* **What the task requires**
Search each line below for the word "buffered" and list those that contain it.

━━ Task inputs ━━

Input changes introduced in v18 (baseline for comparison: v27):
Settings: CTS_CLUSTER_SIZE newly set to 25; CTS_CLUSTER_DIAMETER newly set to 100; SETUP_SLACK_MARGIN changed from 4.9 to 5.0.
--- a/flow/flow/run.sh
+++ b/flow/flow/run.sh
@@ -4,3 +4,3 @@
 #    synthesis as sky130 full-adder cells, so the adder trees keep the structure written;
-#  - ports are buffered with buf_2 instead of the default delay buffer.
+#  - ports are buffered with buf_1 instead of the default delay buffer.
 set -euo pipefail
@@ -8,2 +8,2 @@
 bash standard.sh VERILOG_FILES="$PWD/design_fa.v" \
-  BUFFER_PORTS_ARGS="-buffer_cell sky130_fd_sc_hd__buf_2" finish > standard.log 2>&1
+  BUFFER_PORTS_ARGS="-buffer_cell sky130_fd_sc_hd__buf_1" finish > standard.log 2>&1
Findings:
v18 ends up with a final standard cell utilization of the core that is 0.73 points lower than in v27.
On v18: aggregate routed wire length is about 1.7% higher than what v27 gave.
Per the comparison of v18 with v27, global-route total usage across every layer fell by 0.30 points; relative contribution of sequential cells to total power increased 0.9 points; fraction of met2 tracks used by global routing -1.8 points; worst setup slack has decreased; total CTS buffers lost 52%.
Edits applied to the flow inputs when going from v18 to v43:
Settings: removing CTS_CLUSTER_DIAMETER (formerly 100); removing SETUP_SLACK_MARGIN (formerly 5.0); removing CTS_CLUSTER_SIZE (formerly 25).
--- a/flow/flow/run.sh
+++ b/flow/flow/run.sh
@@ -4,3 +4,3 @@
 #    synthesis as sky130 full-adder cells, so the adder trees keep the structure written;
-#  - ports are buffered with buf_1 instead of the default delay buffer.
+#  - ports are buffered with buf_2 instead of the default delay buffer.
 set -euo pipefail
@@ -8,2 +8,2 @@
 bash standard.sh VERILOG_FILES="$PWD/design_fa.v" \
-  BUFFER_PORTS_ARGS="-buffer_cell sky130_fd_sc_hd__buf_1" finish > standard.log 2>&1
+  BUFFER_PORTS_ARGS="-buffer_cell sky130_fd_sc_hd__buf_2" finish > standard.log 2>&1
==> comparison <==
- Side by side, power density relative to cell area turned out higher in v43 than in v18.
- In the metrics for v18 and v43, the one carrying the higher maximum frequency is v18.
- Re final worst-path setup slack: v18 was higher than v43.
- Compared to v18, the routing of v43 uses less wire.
What follows belongs to an exercise in optimizing a design on an open flow for small area, a short achievable clock period and few clock cycles per item; a production flow would make more cautious choices.
In this exercise RTL edits were held to simulation tests only and were not proved equivalent to the original.
Power is estimated from default activity; no workload was simulated.

==> flow/design.v <==
`default_nettype none
package sp_pkg;
	localparam int ELEM_W = 9;
	localparam int LEN    = 6;
	localparam int WIDE_W = 2 * ELEM_W;
	localparam logic [ELEM_W-1:0] MODULUS = 9'd509;
	localparam logic [ELEM_W-1:0] INV_EXP = 9'd507;
	typedef logic [ELEM_W-1:0] elem_t;
	typedef logic [WIDE_W-1:0] wide_t;
	typedef elem_t [LEN-1:0] series_t;
	typedef struct packed {
		logic sort_en;
		logic inv_en;
	} mode_t;
	typedef enum logic [2:0] {
		IDLE,
		LOAD,
		INV,
		SORT,
		SUM,
		OUT
	} ctrl_state_e;
endpackage
`default_nettype wire
`default_nettype none
module inv_rom (
	input  wire logic [7:0] t,
	output logic      [8:0] y
);
	localparam logic [255:0] M0 = 256'h63ac0482aa6d4428402422ba43fd01338ae76743cde43c16302ecf8787b6ef8e;
	localparam logic [255:0] M1 = 256'h3da5f284ae325a2dfd758edb04449cc8efc10238fea0f8489e2370fa73e918e3;
	localparam logic [255:0] M2 = 256'h2ed0f134e4f604aaf816dcc2f6f65f1e2510024f274a452c0ca5e6fa025e6090;
	localparam logic [255:0] M3 = 256'h38ccc90de1a0dd33401373262dd61369980f967b43cc1e8f2db0b1c3f55d2906;
	localparam logic [255:0] M4 = 256'h2aa2c8a7015c6916a3971a3b6cc0c2616e00c9ae71449272c7a7487ea1a46d5a;
	localparam logic [255:0] M5 = 256'h3dad0661d936689470af40959d2ecc63856f1c6d9b496df4d974ba6d2d0e7dfe;
	localparam logic [255:0] M6 = 256'h2e14a5684f09a7a58726b26ca4f7636f01665b0104ca5246d5423c393d28d662;
	localparam logic [255:0] M7 = 256'h30c632dc95d6cd5705300b1181666695d1e2b3c159d6e94e4c175b6666e5c736;
	localparam logic [255:0] M8 = 256'h095a89a1043085588dd829e321355c95245548354d08cbc8354eafa605031b5a;
	assign y[0] = M0[t];
	assign y[1] = M1[t];
	assign y[2] = M2[t];
	assign y[3] = M3[t];
	assign y[4] = M4[t];
	assign y[5] = M5[t];
	assign y[6] = M6[t];
	assign y[7] = M7[t];
	assign y[8] = M8[t];
endmodule
`default_nettype wire
`default_nettype none
module sp_top (
	input  wire logic       clk,
	input  wire logic       rst_n,
	input  wire logic       in_valid,
	input  wire logic [8:0] in_data,
	input  wire logic [1:0] in_mode,
	output logic            out_valid,
	output logic [8:0]      out_data
);
	logic [2:0] cnt;
	logic       inv_en;
	logic       sort_en;
	always_ff @(posedge clk or negedge rst_n) begin
		if (!rst_n) begin
			cnt <= 3'd0;
		end else if (in_valid) begin
			cnt <= (cnt == 3'd5) ? 3'd0 : cnt + 3'd1;
		end
	end
	always_ff @(posedge clk) begin
		if (in_valid && cnt == 3'd0) begin
			inv_en  <= in_mode[0];
			sort_en <= in_mode[1];
		end
	end
	logic       va;
	logic       fold_a;
	logic [7:0] t_a;
	logic [6:0] in_inc;
	assign in_inc = in_data[7:1] + 7'd1;
	always_ff @(posedge clk or negedge rst_n) begin
		if (!rst_n) begin
			va <= 1'b0;
		end else begin
			va <= in_valid;
		end
	end
	always_ff @(posedge clk) begin
		fold_a <= in_data[8];
		t_a    <= in_data[8] ? {in_inc, in_data[0]} : ~in_data[7:0];
	end
	logic [8:0] a_b;
	logic [6:0] t_dec;
	logic [8:0] h;
	logic [7:0] h_inc;
	logic [8:0] inv_x;
	logic       vb;
	logic [8:0] ab;
	logic [8:0] bb;
	assign t_dec = t_a[7:1] - 7'd1;
	assign a_b   = fold_a ? {1'b1, t_dec, t_a[0]} : {1'b0, ~t_a};
	inv_rom u_rom (
		.t (t_a),
		.y (h)
	);
	assign h_inc = h[8:1] + 8'd1;
	assign inv_x = fold_a ? ~{h_inc, h[0]} : h;
	always_ff @(posedge clk or negedge rst_n) begin
		if (!rst_n) begin
			vb <= 1'b0;
		end else begin
			vb <= va;
		end
	end
	always_ff @(posedge clk) begin
		ab    <= a_b;
		bb    <= inv_en ? inv_x : a_b;
	end
	logic [5:0][8:0] list;
	logic [5:0][8:0] s_sr;
	logic [5:0]      moves;
	logic            out_active;
	logic [2:0]      phase;
	logic [8:0]      s_new;
	function automatic logic le9(input logic [8:0] x, input logic [8:0] y);
		logic r;
		r = 1'b1;
		for (int i = 0; i < 9; i++) begin
			r = (~x[i] & y[i]) | (~(x[i] & ~y[i]) & r);
		end
		le9 = r;
	endfunction
	function automatic logic [8:0] add509(input logic [8:0] x, input logic [8:0] y);
		logic [9:0] sum;
		logic [9:0] sum3;
		sum    = {1'b0, x} + {1'b0, y};
		sum3   = {1'b0, x} + {1'b0, y} + 10'd3;
		add509 = sum3[9] ? sum3[8:0] : sum[8:0];
	endfunction
	always_comb begin
		moves[0] = 1'b1;
		for (int p = 1; p < 6; p++) begin
			moves[p] = out_active || !sort_en || (32'(phase) <= 5 - p) || le9(list[p], bb);
		end
	end
	always_ff @(posedge clk) begin
		for (int p = 0; p < 6; p++) begin
			if (out_active || (vb && moves[p])) begin
				if (p < 5) begin
					list[p] <= moves[p+1] ? list[p+1] : bb;
				end else begin
					list[p] <= bb;
				end
			end
		end
	end
	logic [10:0] s_t0;
	logic [11:0] s_t1;
	logic [11:0] s_t2;
	assign s_t0  = {2'b00, ab} + {1'b0, bb, 1'b0};
	assign s_t1  = {3'b000, ab} + {2'b00, bb, 1'b0} - 12'd509;
	assign s_t2  = {3'b000, ab} + {2'b00, bb, 1'b0} - 12'd1018;
	assign s_new = !s_t2[11] ? s_t2[8:0] : (!s_t1[11] ? s_t1[8:0] : s_t0[8:0]);
	always_ff @(posedge clk) begin
		if (vb || out_active) begin
			s_sr <= {s_new, s_sr[5:1]};
		end
	end
	logic       last_ins;
	logic [8:0] e_list;
	logic [8:0] e_new;
	assign last_ins = vb && (phase == 3'd5);
	assign e_list   = add509(s_sr[1], list[1]);
	assign e_new    = add509(s_sr[1], bb);
	always_ff @(posedge clk or negedge rst_n) begin
		if (!rst_n) begin
			out_active <= 1'b0;
			phase      <= 3'd0;
			out_valid  <= 1'b0;
			out_data   <= 9'd0;
		end else begin
			if (vb) begin
				if (phase == 3'd5) begin
					out_active <= 1'b1;
					phase      <= 3'd0;
				end else begin
					phase <= phase + 3'd1;
				end
			end else if (out_active) begin
				if (phase == 3'd4) begin
					out_active <= 1'b0;
					phase      <= 3'd0;
				end else begin
					phase <= phase + 3'd1;
				end
			end
			out_valid <= last_ins || out_active;
			if (last_ins) begin
				out_data <= moves[1] ? e_list : e_new;
			end else if (out_active) begin
				out_data <= e_list;
			end else begin
				out_data <= 9'd0;
			end
		end
	end
endmodule
`default_nettype wire
This design comes from an exercise in tuning for small area, a short achievable clock period and few clock cycles per item on the open sky130 flow, not from production work. Only simulation tests tie the RTL to the original design; equivalence was not proved.

==> flow/design.v, too long to show whole: its modules and the start of the top module <==
// module aslc_mul: 888 lines
// module adaptive_step_length_controller: 245 lines
module adaptive_step_length_controller (
    input  logic                             aclk,
    input  logic                             aresetn,
    input  logic                             s_tvalid,
    output logic                             s_tready,
    input  logic [aslc_pkg::S_TDATA_W-1:0]   s_tdata,
    input  logic                             s_tuser,
    output logic                             m_tvalid,
    input  logic                             m_tready,
    output logic [aslc_pkg::M_TDATA_W-1:0]   m_tdata,
    output logic                             m_tlast,
    input  logic                             cfg_valid,
    output logic                             cfg_ready,
    input  logic [aslc_pkg::CFG_IDX_W-1:0]   cfg_index,
    input  logic [aslc_pkg::CFG_DATA_W-1:0]  cfg_data
);
  // ...
==> flow/run.sh <==
#!/bin/bash
# synth_recipe.tcl (not shown) runs the flow's synth.tcl, then flattens the netlist and writes it again
# the make line also repeats each setting of config.mk as NAME=value (left out here)
make -C /OpenROAD-flow-scripts/flow DESIGN_CONFIG=/design/flow/config.mk WORK_HOME=/design/flow/orfs CLKGATE_MAP_FILE= SYNTH_SCRIPT=/design/flow/synth_recipe.tcl finish
==> flow/config.mk <==
export PLATFORM = sky130hd
export DESIGN_NAME = adaptive_step_length_controller
export DESIGN_NICKNAME = adaptive_step_length_controller
export VERILOG_FILES = /design/flow/design.v
export SDC_FILE = /design/flow/constraint.sdc
export NUM_CORES = 4
export LEC_CHECK = 0
export CAP_MARGIN = 60
export CORE_MARGIN = 2
export CORE_UTILIZATION = 40
export SLEW_MARGIN = 60
==> flow/constraint.sdc <==
create_clock -name core_clock -period 18.0 [get_ports {aclk}]
set_input_delay 3.6000 -clock core_clock [delete_from_list [all_inputs] [get_ports {aclk}]]
set_output_delay 3.6000 -clock core_clock [all_outputs]
set_load 0.01 [all_outputs]
==> impl_metrics.env, run 1 <==
export IMPL_track_usage_pct=32.8
export IMPL_dominant_cells="multi-input combinational cells"
export IMPL_ctsResizeCount=0
export IMPL_seq_share_pct=19.9
export IMPL_crit_fanout=37
export IMPL_final_cell_mix="nand2_1, inv_1, a21oi_1"
export IMPL_synth_most_common_cell="nand2_1"
export IMPL_rsz0062_at_grt="false"
export IMPL_reg_top3="i_val x48, st_acc x48, c_eps x47"
export IMPL_gp_congestion=1.06
export IMPL_slew_violations=0
export IMPL_synth_flop_cell="dfxtp_1"
export IMPL_finalCritPeriodShare_pct=51.8
export IMPL_fin_tns_setup_ns=0
export IMPL_cts_root_buf="clkbuf_16"
export IMPL_wl_um=215000
export IMPL_syn_inst=6073
export IMPL_die_w_um=358
export IMPL_route_antenna_remaining_nets=0
export IMPL_ys_types=92
export IMPL_r2r_end="st_len[15]"
export IMPL_critPathLaunch="st_len[24]"
export IMPL_grt_max_degree=93
export IMPL_whs_endpoint="st_strict"
export IMPL_antenna_found_initial=22
export IMPL_top_usage_layer="met2"
export IMPL_hold_start="i_start_strict"
export IMPL_status="complete, no violations"
export IMPL_fin_util_pct=46.4
export IMPL_dr_wl_met3_um=23000
export IMPL_grtUsageMet1_pct=43.6
export IMPL_cts_tree="yes"
export IMPL_synth_edff_count=170
export IMPL_worstSetupStartpointType="flip-flop"
export IMPL_drtPass1Iterations=8
Testbench counts, summed over its fixed seeds: cycles 8,582, items 8,246.
==> inputs of run 2 (changes only) <==
--- a/flow/config.mk
+++ b/flow/config.mk
@@ -7,5 +7,5 @@
 export LEC_CHECK = 0
-export CAP_MARGIN = 60
+export CAP_MARGIN = 20
 export CORE_MARGIN = 2
 export CORE_UTILIZATION = 40
-export SLEW_MARGIN = 60
+export SLEW_MARGIN = 20
==> run 2 against run 1 <==
Effect of this change: non-clock buffer count down 23; utilization down 0.41 points; critical endpoint is now i_start_len[3].
==> impl_metrics.env, run 2 <==
export IMPL_critical_path_arrival_ns=10.79
export IMPL_cpMaxStageDelayCell="nor4_1"
export IMPL_area_growth_pct=13.8
export IMPL_synth_nets=6954
export IMPL_fin_crit_ns=10.45
export IMPL_clkLatencyLatePin_ns=0.70
export IMPL_fin_skew_ns=0.0347
export IMPL_cts_buffer_depth=3
export IMPL_critPathBufInv=4
export IMPL_dp_hpwl_um=157000
export IMPL_slew_violations=0
export IMPL_syn_inst=6073
export IMPL_drtIter0Drc=5870
export IMPL_min_path_type="flip-flop to flip-flop"
export IMPL_cp_end_kind="flip-flop"
export IMPL_synth_seq_cells=485
export IMPL_status="complete, no violations"
export IMPL_synth_top_cell_area_share_pct=13.1
export IMPL_io_buffer_count=318
export IMPL_post_cts_setup_buffer_count=0
export IMPL_crit_fanout=34
export IMPL_cts_reportedPaths_clkPinSlew_ns=0.07
export IMPL_fin_tns_setup_ns=0
export IMPL_cts_max_level=2
export IMPL_tightest_slew_ns=1.17
export IMPL_synth_most_common_cell="nand2_1"
export IMPL_antenna_found_initial=27
export IMPL_maxCapViolations=0
export IMPL_viasPerCell=6.01
export IMPL_worstPathCellList="clkdlybuf4s50_1 > nor4_1 > nand4_1 > o21ai_4 > buf_4 > mux2i_1 > inv_1 > ha_1 > nand4_1 > nor4_1 > nand3_1 > nor3b_1 > a22o_1 > buf_4 > nor2_1 > a21bo_2 > a22oi_1"
export IMPL_hold_buffers=0
export IMPL_synth_edff_count=170
export IMPL_drive_gt1_share_pct=5.21
export IMPL_max_freq_mhz=95.7
export IMPL_final_cell_mix="nand2_1, inv_1, a21oi_1"
export IMPL_worst_path_largest_cell_delay_ns=0.96
export IMPL_synthTopCellsByArea="fa_1, dfxtp_1, edfxtp_1, ha_1, nand2_1"
export IMPL_cts_root_buf="clkbuf_16"
export IMPL_setup_viol=0
export IMPL_grt_max_degree=93
export IMPL_design_area_um2=57000
export IMPL_ys_types=92
export IMPL_gp_congestion=1.06
export IMPL_track_usage_pct=32.7
export IMPL_hold_violations=0
export IMPL_worstSetupStartpointType="input pin"
export IMPL_grt_pass1_wl_um=310000
export IMPL_rows=129
export IMPL_yosysSeqAreaShare_pct=22.8
export IMPL_cts_tree="yes"
export IMPL_ctsResizeCount=0
export IMPL_required_ns=18.34
export IMPL_synth_top_area_cell="fa_1"
export IMPL_drc=0
export IMPL_wl_um=215000
export IMPL_reg_top3="i_val x48, st_acc x48, c_eps x47"
export IMPL_grt_overflow_total=0
export IMPL_grt_pass1_vias=44963
export IMPL_fin_nets=7035
export IMPL_netlist_area_um2=50100
export IMPL_drtPass1Iterations=8
export IMPL_vias=47128
export IMPL_synth_flop_cell="dfxtp_1"
export IMPL_die_w_um=358
export IMPL_syn_area_per_cell_um2=8.24
export IMPL_die_y_um=358
export IMPL_final_common_cell="nand2_1"
export IMPL_yosys_top_cells_count="nand2_1, inv_1, a21oi_1, ha_1, clkbuf_1"
export IMPL_core_area_um2=124000
export IMPL_yosys_warnings=1
export IMPL_initial_core_util_pct=40.4
export IMPL_post_drt_wl_per_cell_um=27.4
export IMPL_worst_setup_path_type="input pin to flip-flop"
export IMPL_finalCritPeriodShare_pct=58.0
export IMPL_rsz0062_at_grt="false"
export IMPL_slew_headroom_pct=21.6
export IMPL_ios=324
export IMPL_cts_buffers=57
export IMPL_dieArea_um2=128000
export IMPL_route_antenna_remaining_nets=0
export IMPL_critical_path_top_delay_family="simple AND/OR/NAND/NOR gates"
export IMPL_cts_sinks=485
export IMPL_async_flop_share_pct=0
export IMPL_place_area_um2=54900
[run 2: final timing paths]
| check | start | to | slack [ns] | depth (start not counted) |
|---|---|---|---|---|
| min | i_start_strict | st_strict | 0.44 | 0 |
| max | s_tdata[97] | i_start_len[3] | 7.55 | 17 |
| max reg2reg | c_ceil[10] | st_len[28] | 7.76 | 26 |
| min reg2reg | i_start_strict | st_strict | 0.44 | 0 |
[run 2: metrics by stage]
| stage | cells | hold WS, ns | setup WS, ns | utilization (%) |
|---|---|---|---|---|
| after detailed placement | 7730 | 0.412 | 7.78 | 44.3 |
| after global routing | 7840 | 0.455 | 7.56 | 46.0 |
| final | 7845 | 0.436 | 7.55 | 46.0 |
| after global placement | 7730 | 0.408 | 7.72 | 44.3 |
| after floorplan | 6073 | 0.400 | 10.34 | - |
| after CTS | 7838 | 0.430 | 8.14 | 45.9 |
[run 2: per-layer routing]
layer  wire, um  global-route usage (%)  vias to the layer above
li1           -                       -                    21179
met1      88800                    43.6                    22955
met2      92700                    49.9                     2441
met3      22400                    8.27                      515
met4      10800                    14.6                       38
met5        268                       0                        -
[run 2: cell type report]
class,count,area (um2)
fillers,12156,67000
multi-input cells,4475,34600
flip-flops and latches,485,11400
repair buffers,479,4390
inverters,656,2470
well taps,1637,2050
clock buffers,77,1600
clock inverters,31,437
diodes,5,12.5
[run 2: cells by family (layout without fill, tap and decap cells)]
| kind of cell | Yosys count | count (layout) | share of synthesized area [%] |
|---|---|---|---|
| AOI/OAI and AO/OA | 1558 | 1558 | 20.2 |
| xor gates and xnor gates | 537 | 537 | 9.39 |
| and+or+nand+nor | 1572 | 1572 | 14.6 |
| adders and majority gates | 705 | 705 | 22.5 |
| muxes | 102 | 102 | 2.06 |
| buffers and inverters | 1113 | 1243 | 8.43 |
| other | 1 | 6 | 0.00749 |
| DFF | 485 | 485 | 22.8 |

port drivers added, routing unchanged:
The results above use ideal ports. As a check the final layouts listed here were re-extracted and re-timed, cells and wires unchanged. Step 1 (the two cells are an assumption about what drives the block):
set clk [get_ports {aclk}]
set_driving_cell -lib_cell sky130_fd_sc_hd__clkbuf_16 $clk
set_driving_cell -lib_cell sky130_fd_sc_hd__buf_2 [delete_from_list [all_inputs] $clk]
Step 2 also shifts input and output timing later by t, the mid clock arrival at the registers, as if the neighbouring blocks saw the same clock. a / b / c = ideal / step 1 / step 2; a / b = the first two.
run | shift t [ns] | setup slack, ns | hold slack, ns | worst setup path after step 2
run 1 | 0.754 | 8.679 / 8.679 / 8.285 | 0.429 / 0.429 / 0.429 | input to register
run 2 | 0.756 | 7.552 / 7.604 / 6.848 | 0.436 / 0.436 / 0.436 | input to register
After both steps every run listed still meets setup and hold. For run 2, which loses most, drivers alone change the setup slack by +0.052 ns; drivers and shift together by -0.704 ns.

━━━

* **Output for this task**
-#  - ports are buffered with buf_2 instead of the default delay buffer.
+#  - ports are buffered with buf_1 instead of the default delay buffer.
-#  - ports are buffered with buf_1 instead of the default delay buffer.
+#  - ports are buffered with buf_2 instead of the default delay buffer.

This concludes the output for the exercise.